_Work request_: Line by line, transcribe the records exactly.

Data records

===== src/rtl/ifetch_queue.sv =====
// Instruction fetch stage: PC, redirect mux, 1-cycle imem interface and fetch queue.
// Optional build macro FETCH_STATS_EN adds redirect and stall counters.
module ifetch_queue #(
   parameter int unsigned     WORD      = ifetch_queue_pkg::WORD,
   parameter int unsigned     INSTR_LEN = ifetch_queue_pkg::INSTR_LEN,
   parameter int unsigned     STEP      = ifetch_queue_pkg::STEP,
   parameter int unsigned     DEPTH     = ifetch_queue_pkg::DEPTH,
   parameter logic [WORD-1:0] RESET_PC  = WORD'(ifetch_queue_pkg::RESET_PC)
) (
   input  logic                 clk,
   input  logic                 reset,
   input  logic                 redirect_valid,
   input  logic [WORD-1:0]      redirect_target,
   output logic                 imem_en,
   output logic [WORD-1:0]      imem_addr,
   input  logic [INSTR_LEN-1:0] imem_rdata,
   output logic                 out_valid,
   input  logic                 out_ready,
   output logic [INSTR_LEN-1:0] out_instr,
   output logic [WORD-1:0]      out_pc,
`ifdef FETCH_STATS_EN
   output logic [ifetch_queue_pkg::STAT_W-1:0] stat_redirects,
   output logic [ifetch_queue_pkg::STAT_W-1:0] stat_stall_cycles,
`endif
   output logic [WORD-1:0]      out_incremented_pc
);

   localparam int unsigned CW = $clog2(DEPTH) + 1;
   localparam int unsigned EW = INSTR_LEN + WORD;

   logic [WORD-1:0] fetch_pc;
   logic [WORD-1:0] inflight_pc;
   logic            inflight;
   logic [WORD-1:0] target_c;
   logic            redirect_c;
   logic            pop_c;
   logic            credit_c;
   logic [CW-1:0]   count;
   logic [EW-1:0]   head;
   logic            unused_target_lsbs;

   assign unused_target_lsbs = ^redirect_target[1:0];

   assign target_c   = {redirect_target[WORD-1:2], 2'b00};
   assign redirect_c = reset & redirect_valid;
   assign pop_c      = out_valid & out_ready;

   // Queue slots plus the outstanding response must never exceed DEPTH.
   assign credit_c = ((CW+1)'(count) + (CW+1)'(inflight)) < ((CW+1)'(DEPTH) + (CW+1)'(pop_c));

   assign imem_en   = reset & (redirect_valid | credit_c);
   assign imem_addr = redirect_c ? target_c : fetch_pc;

   always_ff @(posedge clk or negedge reset) begin
      if (!reset) begin
         fetch_pc    <= RESET_PC;
         inflight    <= 1'b0;
         inflight_pc <= RESET_PC;
      end else begin
         inflight <= imem_en;
         if (imem_en) begin
            inflight_pc <= imem_addr;
            fetch_pc    <= imem_addr + WORD'(STEP);
         end
      end
   end

   // A redirect flush also kills the response landing in the same cycle.
   ifetch_queue_fetch_fifo #(
      .WIDTH (EW),
      .DEPTH (DEPTH)
   ) u_fifo (
      .clk       (clk),
      .rst_n     (reset),
      .flush     (redirect_c),
      .push      (inflight),
      .push_data ({imem_rdata, inflight_pc}),
      .pop       (pop_c),
      .head_data (head),
      .count     (count)
   );

   assign out_valid          = (count != '0);
   assign out_instr          = head[EW-1:WORD];
   assign out_pc             = head[WORD-1:0];
   assign out_incremented_pc = out_valid ? out_pc + WORD'(STEP) : '0;

`ifdef FETCH_STATS_EN
   // Saturating event counters.
   always_ff @(posedge clk or negedge reset) begin
      if (!reset) begin
         stat_redirects    <= '0;
         stat_stall_cycles <= '0;
      end else begin
         if (redirect_c && (stat_redirects != '1)) begin
            stat_redirects <= stat_redirects + ifetch_queue_pkg::STAT_W'(1);
         end
         if (out_valid && !out_ready && (stat_stall_cycles != '1)) begin
            stat_stall_cycles <= stat_stall_cycles + ifetch_queue_pkg::STAT_W'(1);
         end
      end
   end
`endif

endmodule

_Solution below_:
===== src/rtl/ifetch_queue.sv =====
// Instruction fetch stage: PC, redirect mux, 1-cycle imem interface and fetch queue.
// Optional build macro FETCH_STATS_EN adds redirect and stall counters.
module ifetch_queue #(
   parameter int unsigned     WORD      = ifetch_queue_pkg::WORD,
   parameter int unsigned     INSTR_LEN = ifetch_queue_pkg::INSTR_LEN,
   parameter int unsigned     STEP      = ifetch_queue_pkg::STEP,
   parameter int unsigned     DEPTH     = ifetch_queue_pkg::DEPTH,
   parameter logic [WORD-1:0] RESET_PC  = WORD'(ifetch_queue_pkg::RESET_PC)
) (
   input  logic                 clk,
   input  logic                 reset,
   input  logic                 redirect_valid,
   input  logic [WORD-1:0]      redirect_target,
   output logic                 imem_en,
   output logic [WORD-1:0]      imem_addr,
   input  logic [INSTR_LEN-1:0] imem_rdata,
   output logic                 out_valid,
   input  logic                 out_ready,
   output logic [INSTR_LEN-1:0] out_instr,
   output logic [WORD-1:0]      out_pc,
`ifdef FETCH_STATS_EN
   output logic [ifetch_queue_pkg::STAT_W-1:0] stat_redirects,
   output logic [ifetch_queue_pkg::STAT_W-1:0] stat_stall_cycles,
`endif
   output logic [WORD-1:0]      out_incremented_pc
);

   localparam int unsigned CW = $clog2(DEPTH) + 1;
   localparam int unsigned EW = INSTR_LEN + WORD;

   logic [WORD-1:0] fetch_pc;
   logic [WORD-1:0] inflight_pc;
   logic            inflight;
   logic [WORD-1:0] target_c;
   logic            redirect_c;
   logic            pop_c;
   logic            credit_c;
   logic [CW-1:0]   count;
   logic [EW-1:0]   head;
   logic            unused_target_lsbs;

   assign unused_target_lsbs = ^redirect_target[1:0];

   assign target_c   = {redirect_target[WORD-1:2], 2'b00};
   assign redirect_c = reset & redirect_valid;
   assign pop_c      = out_valid & out_ready;

   // Queue slots plus the outstanding response must never exceed DEPTH.
   assign credit_c = ((CW+1)'(count) + (CW+1)'(inflight)) < ((CW+1)'(DEPTH) + (CW+1)'(pop_c));

   assign imem_en   = reset & (redirect_valid | credit_c);
   assign imem_addr = redirect_c ? target_c : fetch_pc;

   always_ff @(posedge clk or negedge reset) begin
      if (!reset) begin
         fetch_pc    <= RESET_PC;
         inflight    <= 1'b0;
         inflight_pc <= RESET_PC;
      end else begin
         inflight <= imem_en;
         if (imem_en) begin
            inflight_pc <= imem_addr;
            fetch_pc    <= imem_addr + WORD'(STEP);
         end
      end
   end

   // A redirect flush also kills the response landing in the same cycle.
   ifetch_queue_fetch_fifo #(
      .WIDTH (EW),
      .DEPTH (DEPTH)
   ) u_fifo (
      .clk       (clk),
      .rst_n     (reset),
      .flush     (redirect_c),
      .push      (inflight),
      .push_data ({imem_rdata, inflight_pc}),
      .pop       (pop_c),
      .head_data (head),
      .count     (count)
   );

   assign out_valid          = (count != '0);
   assign out_instr          = head[EW-1:WORD];
   assign out_pc             = head[WORD-1:0];
   assign out_incremented_pc = out_valid ? out_pc + WORD'(STEP) : '0;

`ifdef FETCH_STATS_EN
   // Saturating event counters.
   always_ff @(posedge clk or negedge reset) begin
      if (!reset) begin
         stat_redirects    <= '0;
         stat_stall_cycles <= '0;
      end else begin
         if (redirect_c && (stat_redirects != '1)) begin
            stat_redirects <= stat_redirects + ifetch_queue_pkg::STAT_W'(1);
         end
         if (out_valid && !out_ready && (stat_stall_cycles != '1)) begin
            stat_stall_cycles <= stat_stall_cycles + ifetch_queue_pkg::STAT_W'(1);
         end
      end
   end
`endif

endmodule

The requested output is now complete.